** Supplied records follows **

Optimization exercise on an open flow, not production practice. RTL: at most simulated, not proved equivalent. Function not checked: runs 1, 2 and 4. Power: default activity. No driver is modelled on the clock port, so clocking that relies on it looks cheaper here than on a real chip.

<file path="flow/config.mk">
export PLATFORM = sky130hd
export DESIGN_NAME = spi_wrapper
export DESIGN_NICKNAME = spi_wrapper
export VERILOG_FILES = /design/flow/design.v
export SDC_FILE = /design/flow/constraint.sdc
export NUM_CORES = 4
export LEC_CHECK = 0
export CAP_MARGIN = 20
export CORE_MARGIN = 2
export CORE_UTILIZATION = 40
export SLEW_MARGIN = 20
</file>
<file path="flow/design.v">
package spi_pkg;
    localparam logic [1:0] CMD_WR_ADDR = 2'b00;
    localparam logic [1:0] CMD_WR_DATA = 2'b01;
    localparam logic [1:0] CMD_RD_ADDR = 2'b10;
    localparam logic [1:0] CMD_RD_DATA = 2'b11;
endpackage
module spi_ram (
    input  logic        clk,
    input  logic [15:0] wlo,
    input  logic [15:0] whi,
    input  logic        wd,
    input  logic [7:0]  raddr,
    output logic        tap
);
    logic [2047:0] ring;          
    logic [255:0]  pos0;
    logic [15:0]   wdlo;          
    logic [15:0]   grp_q;
    logic          tap_q;
    assign wdlo = wlo & {16{wd}};
    for (genvar r = 0; r < 256; r++) begin : g_ring
        logic sel;
        assign sel     = wlo[r % 16] & whi[r / 16];
        assign pos0[r] = ring[8*r];
        always_ff @(posedge clk) begin
            ring[8*r+1 +: 7] <= ring[8*r +: 7];
            ring[8*r]        <= (ring[8*r+7] & !sel) | (wdlo[r % 16] & whi[r / 16]);
        end
    end
    for (genvar g = 0; g < 16; g++) begin : g_grp
        logic [15:0] grp;
        assign grp = pos0[16*g +: 16];
        always_ff @(posedge clk) begin
            grp_q[g] <= grp[raddr[3:0]];
        end
    end
    always_ff @(posedge clk) begin
        tap_q <= grp_q[raddr[7:4]];
    end
    assign tap = tap_q;
endmodule
module spi_wrapper
#(
    parameter int MEM_DEPTH = 256,
    parameter int ADD_SIZE  = 8
) (
    input  logic clk,
    input  logic arst,
    input  logic SS_n,
    input  logic MOSI,
    output logic MISO
);
    logic [3:0] fc_q;
    logic       rdd_q;        
    logic       rd_flag_q;
    logic [9:0] din_q;
    logic       rx_valid_q;   
    logic       tx_valid_q;   
    logic       busy_q;
    logic       miso_q;
    logic [2:0] m_q;          
    logic [2:0] ph_q;         
    logic [7:0] wa_q;         
    logic       wz_q;         
    logic       wact_q;       
    logic [7:0] wbuf_q;       
    logic       wd_q;         
    logic [15:0] wlo_q;       
    logic [15:0] whi_q;       
    logic [7:0] ra_q;         
    logic [7:0] s_q;          
    logic       tap;
    logic [7:0] s_x;          
    logic [1:0] cmd;
    logic       exec_wa, exec_wd, exec_ra, exec_rd;
    assign s_x     = {s_q[5:0], s_q[7:6]};
    assign cmd     = din_q[9:8];
    assign exec_wa = rx_valid_q && cmd == spi_pkg::CMD_WR_ADDR;
    assign exec_wd = rx_valid_q && cmd == spi_pkg::CMD_WR_DATA;
    assign exec_ra = rx_valid_q && cmd == spi_pkg::CMD_RD_ADDR;
    assign exec_rd = rx_valid_q && cmd == spi_pkg::CMD_RD_DATA;
    spi_ram RAM (
        .clk  (clk),
        .wlo  (wlo_q),
        .whi  (whi_q),
        .wd   (wd_q),
        .raddr(ra_q),
        .tap  (tap)
    );
    logic in_data;
    logic load_tx;
    assign in_data = fc_q >= 4'd2;
    assign load_tx = !SS_n && in_data && rdd_q && tx_valid_q;
    always_ff @(posedge clk or posedge arst) begin
        if (arst) begin
            fc_q       <= '0;
            rd_flag_q  <= 1'b0;
            rx_valid_q <= 1'b0;
            tx_valid_q <= 1'b0;
            busy_q     <= 1'b0;
            miso_q     <= 1'b0;
        end else begin
            rx_valid_q <= !SS_n && fc_q == 4'd11;
            tx_valid_q <= exec_rd;
            if (SS_n) begin
                fc_q   <= '0;
                busy_q <= 1'b0;
                miso_q <= 1'b0;
            end else begin
                if (fc_q != 4'd12) fc_q <= fc_q + 4'd1;
                if (fc_q == 4'd11) begin
                    if (din_q[8:7] == spi_pkg::CMD_RD_ADDR) rd_flag_q <= 1'b1;
                    else if (din_q[8:7] == spi_pkg::CMD_RD_DATA) rd_flag_q <= 1'b0;
                end
                miso_q <= 1'b0;
                if (load_tx) begin
                    busy_q <= 1'b1;
                end else if (busy_q) begin
                    miso_q <= s_x[m_q];
                    if (ph_q == m_q) busy_q <= 1'b0;
                end
            end
        end
    end
    always_ff @(posedge clk) begin
        din_q <= {din_q[8:0], MOSI};
        if (fc_q == 4'd1) rdd_q <= MOSI && rd_flag_q;
        if (load_tx) m_q <= ph_q;
    end
    always_ff @(posedge clk or posedge arst) begin
        if (arst) begin
            wz_q <= 1'b1;
            ra_q <= '0;
        end else begin
            if (exec_wa || exec_wd) wz_q <= 1'b0;
            if (exec_ra) ra_q <= din_q[7:0];
        end
    end
    always_ff @(posedge clk) begin
        ph_q  <= ph_q + 3'd1;
        wd_q  <= wbuf_q[3'(ph_q + 3'd2)];
        s_q   <= {s_q[6:0], tap};
        wlo_q <= wact_q ? 16'(1) << wa_q[3:0] : '0;
        whi_q <= 16'(1) << wa_q[7:4];
        if (exec_wa) begin
            wa_q   <= din_q[7:0];
            wact_q <= 1'b0;
        end
        if (exec_wd) begin
            if (wz_q) wa_q <= '0;
            wbuf_q <= din_q[7:0];
            wact_q <= 1'b1;
        end
    end
    assign MISO = miso_q;
endmodule
</file>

** End of Supplied records **

Out of the entries above, write out only the lines between the line holding "export CORE_UTILIZATION = 40" and the line holding "assign tap = tap_q;", inclusive, each exactly as given.

Exercise solution:
export CORE_UTILIZATION = 40
export SLEW_MARGIN = 20
</file>
<file path="flow/design.v">
package spi_pkg;
    localparam logic [1:0] CMD_WR_ADDR = 2'b00;
    localparam logic [1:0] CMD_WR_DATA = 2'b01;
    localparam logic [1:0] CMD_RD_ADDR = 2'b10;
    localparam logic [1:0] CMD_RD_DATA = 2'b11;
endpackage
module spi_ram (
    input  logic        clk,
    input  logic [15:0] wlo,
    input  logic [15:0] whi,
    input  logic        wd,
    input  logic [7:0]  raddr,
    output logic        tap
);
    logic [2047:0] ring;          
    logic [255:0]  pos0;
    logic [15:0]   wdlo;          
    logic [15:0]   grp_q;
    logic          tap_q;
    assign wdlo = wlo & {16{wd}};
    for (genvar r = 0; r < 256; r++) begin : g_ring
        logic sel;
        assign sel     = wlo[r % 16] & whi[r / 16];
        assign pos0[r] = ring[8*r];
        always_ff @(posedge clk) begin
            ring[8*r+1 +: 7] <= ring[8*r +: 7];
            ring[8*r]        <= (ring[8*r+7] & !sel) | (wdlo[r % 16] & whi[r / 16]);
        end
    end
    for (genvar g = 0; g < 16; g++) begin : g_grp
        logic [15:0] grp;
        assign grp = pos0[16*g +: 16];
        always_ff @(posedge clk) begin
            grp_q[g] <= grp[raddr[3:0]];
        end
    end
    always_ff @(posedge clk) begin
        tap_q <= grp_q[raddr[7:4]];
    end
    assign tap = tap_q;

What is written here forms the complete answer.